I noticed this morning that there is a major difference in the darkness when, against my wishes, Daylight Savings returns it to me. The birds are singing their hearts out!
I welcome the shift that signals a change in seasons, as January closes and February starts. As cold as those mornings can be, winter fades. As late winter mornings slowly turn from black to blue to gray, bird calls change from the harsh cough of starlings and piercing caw of crows, to early geese pulling their flock along with steady honking. Before I see robins, their trills filter through the woods, a sweet promise that the season is changing. As light grows each day, I'm aware of more and more calls: cardinals whistle, jays chatter, woodpeckers drill, doves mourn. As my delight in dawn's orchestra warms my heart, the clock springs forward and I'm thrust back into night, grudging the return of darkness~ longing for twilight to be recycled over four more weeks .
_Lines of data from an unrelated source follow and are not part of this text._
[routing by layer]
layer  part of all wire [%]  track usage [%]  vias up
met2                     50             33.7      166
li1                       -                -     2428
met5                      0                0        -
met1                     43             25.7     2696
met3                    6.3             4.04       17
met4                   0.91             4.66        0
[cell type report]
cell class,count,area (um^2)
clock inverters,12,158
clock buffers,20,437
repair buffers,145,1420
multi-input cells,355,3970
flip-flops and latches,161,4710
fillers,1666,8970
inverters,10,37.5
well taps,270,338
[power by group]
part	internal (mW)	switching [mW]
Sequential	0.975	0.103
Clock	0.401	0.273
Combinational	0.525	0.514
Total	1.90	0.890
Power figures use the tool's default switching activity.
===== config.mk =====
export PLATFORM = sky130hd
export DESIGN_NAME = arbitro_escrita_banco_flat
export DESIGN_NICKNAME = d
export VERILOG_FILES = /design/src/rtl/arbitro_escrita_banco_if.sv /design/src/rtl/arbitro_escrita_banco.sv /design/src/flat_wrapper.sv
export SDC_FILE = /design/constraint.sdc
export NUM_CORES = 1
export LEC_CHECK = 0
export BUFFER_PORTS_ARGS = -buffer_cell sky130_fd_sc_hd__buf_2
export CAP_MARGIN = 10
export CELL_PAD_IN_SITES_DETAIL_PLACEMENT = 1
export CELL_PAD_IN_SITES_GLOBAL_PLACEMENT = 2
export CORE_MARGIN = 3
export CORE_UTILIZATION = 23
export CTS_CLUSTER_SIZE = 12
export DETAILED_ROUTE_END_ITERATION = 6
export HOLD_SLACK_MARGIN = 0.08
export PLACE_DENSITY = 0.85
export SYNTH_ARGS = -nofsm -noshare
export SYNTH_HDL_FRONTEND = slang
export SYNTH_SLANG_ARGS = --single-unit
export TNS_END_PERCENT = 1

===== constraint.sdc =====
create_clock -name clock -period 1.9 [get_ports clock]
set_input_delay 0.285 -clock clock [delete_from_list [all_inputs] [get_ports clock]]
set_output_delay 0.285 -clock clock [all_outputs]
set_load 0.02 [all_outputs]

===== src/rtl/arbitro_escrita_banco_if.sv =====
// Writeback request bundle: two requesters (0 = ALU, 1 = memory load)
// sharing the register bank write port through a valid/ack handshake.
interface arbitro_escrita_banco_if #(
    parameter int LARGURA  = 32,
    parameter int ENDERECO = 4
);
    logic                req0;
    logic [ENDERECO-1:0] end0;
    logic [LARGURA-1:0]  dado0;
    logic                ack0;
    logic                req1;
    logic [ENDERECO-1:0] end1;
    logic [LARGURA-1:0]  dado1;
    logic                ack1;

    modport master (
        output req0, end0, dado0, req1, end1, dado1,
        input  ack0, ack1
    );

    modport slave (
        input  req0, end0, dado0, req1, end1, dado1,
        output ack0, ack1
    );
endinterface


===== src/rtl/arbitro_escrita_banco.sv =====
// Round-robin write-port arbiter for the 16x32 register bank, with a
// pending-write scoreboard used by decode for RAW hazard detection.
module arbitro_escrita_banco #(
    parameter int LARGURA  = 32,
    parameter int ENDERECO = 4
) (
    input  logic                     clock,
    input  logic                     reset,
    arbitro_escrita_banco_if.slave   bus,
    input  logic                     reserva,
    input  logic [ENDERECO-1:0]      end_reserva,
    input  logic [ENDERECO-1:0]      consulta_a,
    input  logic [ENDERECO-1:0]      consulta_b,
    output logic                     ocupado_a,
    output logic                     ocupado_b,
    output logic [2**ENDERECO-1:0]   pendente,
    output logic                     Hab_Escrita,
    output logic [ENDERECO-1:0]      Sel_C,
    output logic [LARGURA-1:0]       WC
);
    logic                   prio;
    logic                   grant;
    logic [ENDERECO-1:0]    end_g;
    logic [LARGURA-1:0]     dado_g;
    logic [2**ENDERECO-1:0] pend_next;

    // prio names the requester that wins when both ask; acks are masked during reset
    always_comb begin
        bus.ack0 = 1'b0;
        bus.ack1 = 1'b0;
        if (!reset) begin
            if (bus.req0 && (!bus.req1 || !prio))
                bus.ack0 = 1'b1;
            else if (bus.req1)
                bus.ack1 = 1'b1;
        end
    end

    always_comb begin
        grant  = bus.ack0 | bus.ack1;
        end_g  = bus.ack0 ? bus.end0  : bus.end1;
        dado_g = bus.ack0 ? bus.dado0 : bus.dado1;
    end

    // Set is applied after clear so a same-edge reservation keeps the register pending
    always_comb begin
        pend_next = pendente;
        if (grant)
            pend_next[end_g] = 1'b0;
        if (reserva)
            pend_next[end_reserva] = 1'b1;
    end

    always_ff @(posedge clock or posedge reset) begin
        if (reset) begin
            Hab_Escrita <= 1'b0;
            Sel_C       <= '0;
            WC          <= '0;
            pendente    <= '0;
            prio        <= 1'b0;
        end else begin
            Hab_Escrita <= grant;
            pendente    <= pend_next;
            if (grant) begin
                Sel_C <= end_g;
                WC    <= dado_g;
                prio  <= bus.ack0;
            end
        end
    end

    always_comb begin
        ocupado_a = pendente[consulta_a];
        ocupado_b = pendente[consulta_b];
    end
endmodule
--- src/rtl/ticket_change_dispenser.sv ---
// Coin/ticket dispenser: takes one order, then pays the change greedily (largest coin first) and prints tickets over valid/ack handshakes.
// Define TICKET_FIRST_EN to issue the tickets before the coins.
module ticket_change_dispenser #(
    parameter int unsigned COIN_A      = 50,
    parameter int unsigned COIN_B      = 10,
    parameter int unsigned COIN_C      = 5,
    parameter int unsigned COIN_D      = 1,
    parameter int unsigned MAX_TICKETS = 16
) (
    input  logic        clk,
    input  logic        reset,
    input  logic        req_valid,
    output logic        req_ready,
    input  logic [31:0] change_amt,
    input  logic [31:0] ticket_cnt,
    output logic        coin_valid,
    output logic [5:0]  coin_value,
    input  logic        coin_ack,
    output logic        ticket_valid,
    input  logic        ticket_ack,
    output logic        busy,
    output logic        done,
    output logic        err,
    output logic [15:0] coins_issued
);

    typedef enum logic [1:0] {S_IDLE, S_COIN, S_TICKET, S_DONE} state_t;

    state_t      state_q, tgt_state_d;
    logic [31:0] rem_change_q, rem_tickets_q;
    logic [31:0] tgt_change_d, tgt_tickets_d;
    logic        req_ready_q, coin_valid_q, ticket_valid_q, busy_q, done_q, err_q;
    logic [5:0]  coin_value_q;
    logic [15:0] coins_issued_q;
    logic        accept_ok_d, step_d;

    function automatic logic [5:0] pick_coin(input logic [31:0] amt);
        if (amt >= COIN_A)      return 6'(COIN_A);
        else if (amt >= COIN_B) return 6'(COIN_B);
        else if (amt >= COIN_C) return 6'(COIN_C);
        else                    return 6'(COIN_D);
    endfunction

    // One routing rule serves accept, coin exhaustion and ticket exhaustion alike.
    function automatic state_t route(input logic [31:0] chg, input logic [31:0] tkt);
`ifdef TICKET_FIRST_EN
        if (tkt != 32'd0)      return S_TICKET;
        else if (chg != 32'd0) return S_COIN;
        else                   return S_DONE;
`else
        if (chg != 32'd0)      return S_COIN;
        else if (tkt != 32'd0) return S_TICKET;
        else                   return S_DONE;
`endif
    endfunction

    always_comb begin
        tgt_change_d  = change_amt;
        tgt_tickets_d = ticket_cnt;
        case (state_q)
            S_COIN:   tgt_change_d = rem_change_q - {26'd0, coin_value_q};
            S_TICKET: tgt_change_d = rem_change_q;
            default:  tgt_change_d = change_amt;
        endcase
        case (state_q)
            S_COIN:   tgt_tickets_d = rem_tickets_q;
            S_TICKET: tgt_tickets_d = rem_tickets_q - 32'd1;
            default:  tgt_tickets_d = ticket_cnt;
        endcase
        tgt_state_d = route(tgt_change_d, tgt_tickets_d);
        accept_ok_d = (state_q == S_IDLE) && req_valid && req_ready_q && (ticket_cnt <= MAX_TICKETS);
        step_d      = accept_ok_d
                    || ((state_q == S_COIN) && coin_ack)
                    || ((state_q == S_TICKET) && ticket_ack);
    end

    always_ff @(posedge clk) begin
        if (reset) begin
            state_q        <= S_IDLE;
            rem_change_q   <= 32'd0;
            rem_tickets_q  <= 32'd0;
            req_ready_q    <= 1'b0;
            coin_valid_q   <= 1'b0;
            coin_value_q   <= 6'd0;
            ticket_valid_q <= 1'b0;
            busy_q         <= 1'b0;
            done_q         <= 1'b0;
            err_q          <= 1'b0;
            coins_issued_q <= 16'd0;
        end else begin
            done_q <= 1'b0;
            err_q  <= 1'b0;
            if (step_d) begin
                state_q        <= tgt_state_d;
                rem_change_q   <= tgt_change_d;
                rem_tickets_q  <= tgt_tickets_d;
                req_ready_q    <= 1'b0;
                coin_valid_q   <= (tgt_state_d == S_COIN);
                coin_value_q   <= (tgt_state_d == S_COIN) ? pick_coin(tgt_change_d) : 6'd0;
                ticket_valid_q <= (tgt_state_d == S_TICKET);
                busy_q         <= (tgt_state_d == S_COIN) || (tgt_state_d == S_TICKET);
                done_q         <= (tgt_state_d == S_DONE);
                if (state_q == S_IDLE)
                    coins_issued_q <= 16'd0;
                else if ((state_q == S_COIN) && (coins_issued_q != 16'hFFFF))
                    coins_issued_q <= coins_issued_q + 16'd1;
            end else begin
                case (state_q)
                    S_IDLE: begin
                        req_ready_q <= 1'b1;
                        // Oversized ticket count: reject without touching the last order's state.
                        if (req_valid && req_ready_q && (ticket_cnt > MAX_TICKETS))
                            err_q <= 1'b1;
                    end
                    S_DONE: begin
                        state_q     <= S_IDLE;
                        req_ready_q <= 1'b1;
                    end
                    default: ;
                endcase
            end
        end
    end

    assign req_ready    = req_ready_q;
    assign coin_valid   = coin_valid_q;
    assign coin_value   = coin_value_q;
    assign ticket_valid = ticket_valid_q;
    assign busy         = busy_q;
    assign done         = done_q;
    assign err          = err_q;
    assign coins_issued = coins_issued_q;

endmodule

--- config.mk ---
export PLATFORM = sky130hd
export DESIGN_NAME = ticket_change_dispenser
export DESIGN_NICKNAME = d
export VERILOG_FILES = /design/src/rtl/ticket_change_dispenser.sv
export SDC_FILE = /design/constraint.sdc
export NUM_CORES = 1
export LEC_CHECK = 0
export ABC_AREA = 1
export CAP_MARGIN = 10
export CORE_ASPECT_RATIO = 0.9
export CORE_MARGIN = 2
export CORE_UTILIZATION = 51
export CTS_BUF_LIST = sky130_fd_sc_hd__clkbuf_4 sky130_fd_sc_hd__clkbuf_8 sky130_fd_sc_hd__clkbuf_16
export DETAILED_ROUTE_END_ITERATION = 10
export GPL_TIMING_DRIVEN = 0
export PLACE_DENSITY = 0.78
export SLEW_MARGIN = 20
export SYNTH_ARGS = -nofsm -noshare
export SYNTH_HDL_FRONTEND = slang
export SYNTH_SLANG_ARGS = --single-unit
--- constraint.sdc ---
create_clock -name clk -period 2.4 [get_ports clk]
set_clock_uncertainty 0.1 [all_clocks]
set_input_delay 0.72 -clock clk [delete_from_list [all_inputs] [get_ports clk]]
set_output_delay 0.72 -clock clk [all_outputs]
set_load 0.05 [all_outputs]
==> run_results.csv, run 1 <==
group,metric,value,unit
final_layout,instances_no_fill,1582,
synthesis,synth-seq-cells,93,
timing,grt_setup_unrepaired,"yes",
synthesis,dominantRegCellSynth,"dfxtp_1",
place,dpl.cell_count,1525,
drt,drc,0,
clock_network,clk_latency,0.37,ns
min_path,whs_path_depth,2,
drt,drt_iter0_drc,1256,
timing,period_share,1.20,
drt,dr.pass1.iters,6,
drt,vias_per_cell,5.78,
synthesis,netlist.area_leader.share,0.258,
floorplan,core-area,0.0139,sq mm
worst_setup_path,crit_path_top_delay_cell,"dfxtp_4",
worst_setup_path,r2r_cells,20,
worst_setup_path,endpoint_kind,"flip-flop",
worst_setup_path,r2r_start,"coin_value[4]",
place,dpl.hpwl,19200,microns
synthesis,synth_top_area_cell,"dfxtp_1",
synthesis,synth.area.top_cells,"dfxtp_1, nand2_1, nor2_1",
clock_network,cts_made_buffers,9,
clock_network,path_clk_slew,0.08,ns
clock_network,clockRootBuffer,"clkbuf_16",
timing,min_period,2.88,ns
final_layout,layout_commonest_cell,"nand2_1",
final_layout,syn_to_final_growth,35.7,%
floorplan,rows,41,
timing,tightest_slew,0.699,ns
power_and_ir_drop,finalPower,3400,uW
timing,worst_slack,-0.477,ns
floorplan,start_util,0.518,
final_layout,diodes,0,
global_routing,grtUsageTotal,0.349,
final_layout,final_core_utilization,0.704,
timing,drv_slew,0,
synthesis,synth_cell_types,45,
worst_setup_path,reg2reg_to,"state_q[0]",
final_layout,nets,1466,
power_and_ir_drop,p_per_area,348,mW/mm^2
final_layout,fill_cells,1230,
global_routing,grt_max_degree,18,
global_routing,gr-total-overflow,0,
worst_setup_path,critPathMaxFanout,5,
global_routing,antenna_found_initial,0,
min_path,hold_path.class,"reg -> reg",
global_routing,grt_pass1_wl,40600,microns
floorplan,die_width,129,microns
drt,vias,9141,
synthesis,synth_area,0.00721,sq mm
floorplan,fp.dieH,117,microns
timing,fmax,348,MHz
clock_network,clk_path_buf_depth,2,
worst_setup_path,cp_cell_sequence,"clkinvlp_4 > ha_4 > nand2_4 > inv_4 > nand2_1 > nand3_4 > inv_4 > nand2_1 > nand3_1 > nand2_1 > o21ai_1 > nand2_2 > nor3_1 > nand3_1 > inv_1 > nand2_2 > inv_2 > nand2_1 > nand2_1 > nand2_1",
synthesis,synth_nets,1318,
worst_setup_path,setup.worst_path.class,"reg -> reg",
power_and_ir_drop,vdd_drop_max,0.344,mV
min_path,min_to,"coin_value[2]",
worst_setup_path,cp-start-kind,"flip-flop",
worst_setup_path,rrSetupSlack,-0.48,ns
global_routing,grt_pass1_vias,7833,
worst_setup_path,cp_data_arrival_time,3.04,ns
clock_network,cts_tree,"done",
synthesis,yosysSeqAreaShare,0.258,
synthesis,syn_area_per_cell,5.83,sq um
final_layout,layout_common_cells,"nand2_1, nor2_1, inv_1",
synthesis,yosysWarnings,0,
drt,ant_nets,0,
synthesis,synth_edf_count,0,
synthesis,synthCells,1236,
drt,finalWirelength,27800,microns
worst_setup_path,worst_ep_required_time,2.56,ns
timing,slew_headroom,0.534,
worst_setup_path,worst_path_largest_cell_delay,0.36,ns
place,io_buffers,96,
outcome,violations,"setup timing",
floorplan,die_area,0.0151,sq mm
clock_network,h-tree-depth,3,
timing,finalHoldViolations,0,
floorplan,ioPinCount,97,
job,cap_violations,0,
min_path,min_from,"coin_value[2]",
timing,finalSetupViolCount,34,
place,place_congestion,0.982,
final_layout,layout-drive-gt1-share,0.221,
worst_setup_path,crit_top_cell,"nand2_1",
drt,wl_per_cell,17.6,microns
clock_network,cts_sinks,93,
outcome,outcome,"complete, but fails checks",
synthesis,async_flop_share,0,
power_and_ir_drop,power_leakage,0.00463,uW
-- where the power goes --
part	total (uW)	leakage (uW)	switching (uW)	internal, uW
Combinational	319	0.00372	172	147
Clock	1550	0.000152	744	803
Sequential	1540	0.000754	0.833	1540
Total	3400	0.00463	917	2490
-- flip-flops by register name, summed over array words and instances (netlist names), 2 cells and up --
signal,count
state_q,2
rem_change_q,32
coin_value,5
coins_issued,16
rem_tickets_q,32
-- cells by family (layout without fill, tap and decap cells) --
kind of cell,after synthesis,in the layout,synth area share
AO/OA/AOI/OAI,207,207,0.161
AND/OR/NAND/NOR,739,739,0.448
adder cells (fa/ha/maj),13,13,0.0236
multiplexers,1,1,0.00139
XOR/XNOR,7,7,0.00851
flip-flops,93,93,0.258
buffers and inverters,176,329,0.0988
-- synthesized netlist by cell type, types with 15 or more instances --
cell and count:
a21oi_1 62, clkbuf_1 26, dfxtp_1 93, inv_1 127
nand2_1 389, nand3_1 104, nand4_1 18, nor2_1 139
nor3_1 15, o21ai_0 81, o22ai_1 36, or2_2 24
-- routing by layer --
metal  vias to the layer above  GRT usage  wire length (microns)
li1                       4329          -                      -
met1                      4200      0.501                  12100
met2                       565      0.518                  12000
met3                        47     0.0805                   3090
met4                         0      0.114                    601
met5                         -          0                      0
-- what timing repair did --
item / CTS / global route
hold buffers: 0 / 0
buffers inserted: 15 / 21
cloned: 4 / 1
gates resized for setup: 168 / 200
setup endpoints to repair: 106 / 96
pin swaps: 31 / 63
-- critical path: cells and delay by family, from the launching register on --
family	cells	cell delay [ns]
AND/OR/NAND/NOR	13	1.32
buffers and inverters	5	0.52
adder cells (fa/ha/maj)	1	0.32
AO/OA/AOI/OAI	1	0.15
flip-flops	1	0.36
-- final cells by class --
cell class                 count  area (sq um)  area share
buffer                        43           398      0.0407
clock buffer                  11           258      0.0264
clock inverter                 5          46.3     0.00473
inverter                     133           524      0.0536
multi-input combinational    967          5160       0.528
sequential                    93          1880       0.192
tap                          193           241      0.0247
timing repair buffer         136          1260       0.129
timing repair inverter         1          6.26    0.000640
-- through the flow --
step	setup WS (ns)	hold WS (ns)	area, sq um	setup TNS (ns)
5_1_grt	-0.609	0.410	9780	-9.95
3_5_place_dp	-1.33	0.357	8460	-105.56
4_1_cts	-0.330	0.380	9230	-3.89
2_1_floorplan	0.0137	0.354	7250	0
6_report	-0.477	0.394	9780	-5.20
3_3_place_gp	-1.31	0.346	8460	-106.15
-- how the worst max path moves through the flow --
stage	startpoint	end	slack, ns	cells after the start
global placement	ticket_cnt[13]	rem_change_q[1]	-1.31	10
global route	coin_value[0]	state_q[0]	-0.61	17
CTS	coin_value[4]	state_q[0]	-0.33	20
floorplan	coin_value[1]	state_q[0]	0.01	19
finish	coin_value[4]	state_q[0]	-0.48	20
detailed placement	ticket_cnt[13]	rem_tickets_q[29]	-1.33	10
No activity file was read; power rests on OpenSTA's default activity.
==> inputs of run 2 (changes only) <==
- CORE_ASPECT_RATIO: 0.9 -> default
==> run 2 against run 1 <==
Compared with the run above:
- the flow still finishes with violations (setup timing)
- design area up 0.78%
- wire length is 2.2% lower
- hold slack worse by 0.037 ns
- critical path type unchanged
- critical path depth down 1
- largest cell class unchanged
- first-iteration DRC count decreased by 21%
- combinational power grew 2%
- register-to-register slack improved by 0.02 ns
- highest routed layer unchanged
- clock-buffer cell count down 1
- worst setup slack improved by 0.022 ns
- die area is essentially flat
==> run_results.csv, run 2 (same netlist as run 1, synthesis figures left out) <==
group,metric,value,unit
timing,grt_setup_unrepaired,"yes",
power_and_ir_drop,p_seq_frac,0.471,
final_layout,nets,1473,
global_routing,grt_max_degree,16,
floorplan,core-area,0.0138,sq mm
worst_setup_path,critPathBufInv,2,
worst_setup_path,cp-start-kind,"flip-flop",
outcome,outcome,"complete, but fails checks",
worst_setup_path,crit_top_cell,"nand2_1",
power_and_ir_drop,vdd_drop_max,0.345,mV
clock_network,clk_path_buf_depth,2,
worst_setup_path,worst_path_largest_cell_delay,0.37,ns
floorplan,rows,43,
drt,dr.pass1.iters,6,
drt,wl_per_cell,17.3,microns
power_and_ir_drop,p_int,2410,uW
final_layout,layout-drive-gt1-share,0.211,
drt,vias,9080,
job,cap_violations,0,
global_routing,gr-total-overflow,0,
place,io_buffers,96,
power_and_ir_drop,p_per_area,332,mW/mm^2
floorplan,die_width,123,microns
drt,vias_per_cell,5.77,
floorplan,die_area,0.0151,sq mm
floorplan,start_util,0.521,
worst_setup_path,cp_data_arrival_time,3.01,ns
clock_network,cts_sinks,93,
clock_network,clockRootBuffer,"clkbuf_16",
timing,finalSetupViolCount,18,
timing,tightest_slew,0.846,ns
global_routing,antenna_found_initial,0,
timing,fmax,350,MHz
clock_network,h-tree-depth,3,
global_routing,grt_pass1_wl,40600,microns
final_layout,layout_commonest_cell,"nand2_1",
clock_network,path_clk_slew,0.08,ns
worst_setup_path,crit_path_top_delay_cell,"dfxtp_4",
final_layout,fill_cells,1162,
clock_network,cts_made_buffers,9,
power_and_ir_drop,combPwrFrac,0.099,
clock_network,cts_tree,"done",
clock_network,clk_latency,0.37,ns
power_and_ir_drop,p_sw_frac,0.263,
place,place_congestion,0.987,
drt,drc,0,
worst_setup_path,setup.worst_path.class,"reg -> reg",
power_and_ir_drop,power_leakage,0.00460,uW
place,dpl.hpwl,18800,microns
final_layout,diodes,0,
floorplan,ioPinCount,97,
timing,period_share,1.19,
worst_setup_path,critPathMaxFanout,4,
worst_setup_path,endpoint_kind,"flip-flop",
timing,min_period,2.85,ns
power_and_ir_drop,clkPwrFrac,0.430,
global_routing,grtUsageTotal,0.349,
outcome,violations,"setup timing",
final_layout,layout_common_cells,"nand2_1, nor2_1, inv_1",
power_and_ir_drop,finalPower,3270,uW
final_layout,syn_to_final_growth,36.8,%
global_routing,grt_pass1_vias,8080,
timing,slew_headroom,0.436,
timing,drv_slew,0,
drt,drt_iter0_drc,996,
timing,worst_slack,-0.455,ns
min_path,hold_path.class,"reg -> reg",
drt,ant_nets,0,
timing,timing.hold.ws,0.358,ns
worst_setup_path,critical-path-top-delay-family,"simple AND/OR/NAND/NOR gates",
timing,finalHoldViolations,0,
floorplan,fp.dieH,123,microns
worst_setup_path,worst_ep_required_time,2.55,ns
worst_setup_path,cp_cell_sequence,"clkinvlp_4 > ha_4 > nand2_2 > nand2_4 > a21oi_1 > nand2_2 > nor2_1 > nand2_1 > nand3_1 > nand2_1 > nand2_1 > nand2_1 > nor2_2 > nand2_1 > nor2_4 > buf_4 > nand2_1 > nand3_1 > o21ai_1",
power_and_ir_drop,switchingPower,861,uW
drt,finalWirelength,27200,microns
## run 2: cell count changes in the layout (fill, tap and decap cells not counted), sizes merged
cell	before	now
clkbuf	62	50
buf	54	65
inv	137	131
clkdlybuf4s50	45	50
clkinv	0	4
dlygate4sd2	14	17
clkdlybuf4s15	9	10
clkinvlp	2	3
dlymetal6s2s	6	5
## run 2: layer usage
layer	routed length, microns	part of all wire	global-route usage
met2	12800	0.47	0.583
met3	2450	0.090	0.0558
met5	0	0	0
met4	1210	0.044	0.171
met1	10800	0.40	0.436
## run 2: worst min-delay path, stage by stage, from the launching register on
cell and delay (ns):
dfxtp_1 0.31, nand2_1 0.06, nand2_1 0.05
## run 2: what timing repair did
action / in CTS / in global routing
buffers inserted: 34 / 10
hold buffers: 0 / 0
pin swaps: 46 / 37
setup endpoints to repair: 102 / 95
gates cloned: 6 / 0
gates resized for setup: 184 / 146
## run 2: final timing paths
kind,from,end,slack (ns),cells past startpoint
setup / recovery,coin_value[4],coin_value[4],-0.45,19
setup reg to reg,coin_value[4],coin_value[4],-0.45,19
hold reg to reg,coin_valid,coin_valid,0.36,2
hold / removal,coin_valid,coin_valid,0.36,2
## run 2: power by group through the flow
| stage | logic [uW] | registers, uW | clock network (uW) |
|---|---|---|---|
| after floorplan | 113 | 1580 | 0 |
| after global placement | 282 | 1580 | 0 |
| after detailed placement | 283 | 1580 | 0 |
| final | 324 | 1540 | 1400 |
| after global routing | 343 | 1540 | 1460 |
| after CTS | 294 | 1540 | 1400 |
## run 2: per-stage QoR
step           setup TNS, ns  std cells  cell area, sq um  worst slack, ns  utilization
2_1_floorplan              0       1236              7250           0.0137            -
3_3_place_gp          -92.75       1512              8440            -1.19        0.610
3_5_place_dp          -94.08       1512              8440            -1.20        0.610
4_1_cts                -2.97       1567              9440           -0.317        0.683
5_1_grt                -8.03       1575              9860           -0.625        0.713
6_report               -4.37       1575              9860           -0.455        0.713
## run 2: cell type report
type / count / area (sq um) / share of cell area
Timing Repair Buffer: 144 / 1360 / 0.138
Clock buffer: 10 / 233 / 0.0236
Inverter: 133 / 527 / 0.0534
Clock inverter: 5 / 38.8 / 0.00394
Tap cell: 180 / 225 / 0.0228
Buffer: 43 / 399 / 0.0405
Sequential cell: 93 / 1880 / 0.191
Multi-Input combinational cell: 967 / 5190 / 0.527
This morning, for the first time (unless, perhaps I'd completely forgotten), I walked out into the darkness to hear the avian orchestra tuning itself as sweetly as I'd enjoyed it a week ago. I was enraptured! Spring is still singing in the trees! How is it, that after years of complaining about returning to dark mornings, I never realized that the birds don't need sunshine to welcome the day? Why should I put my celebrations of life on hold, because someone tried to turn out its light?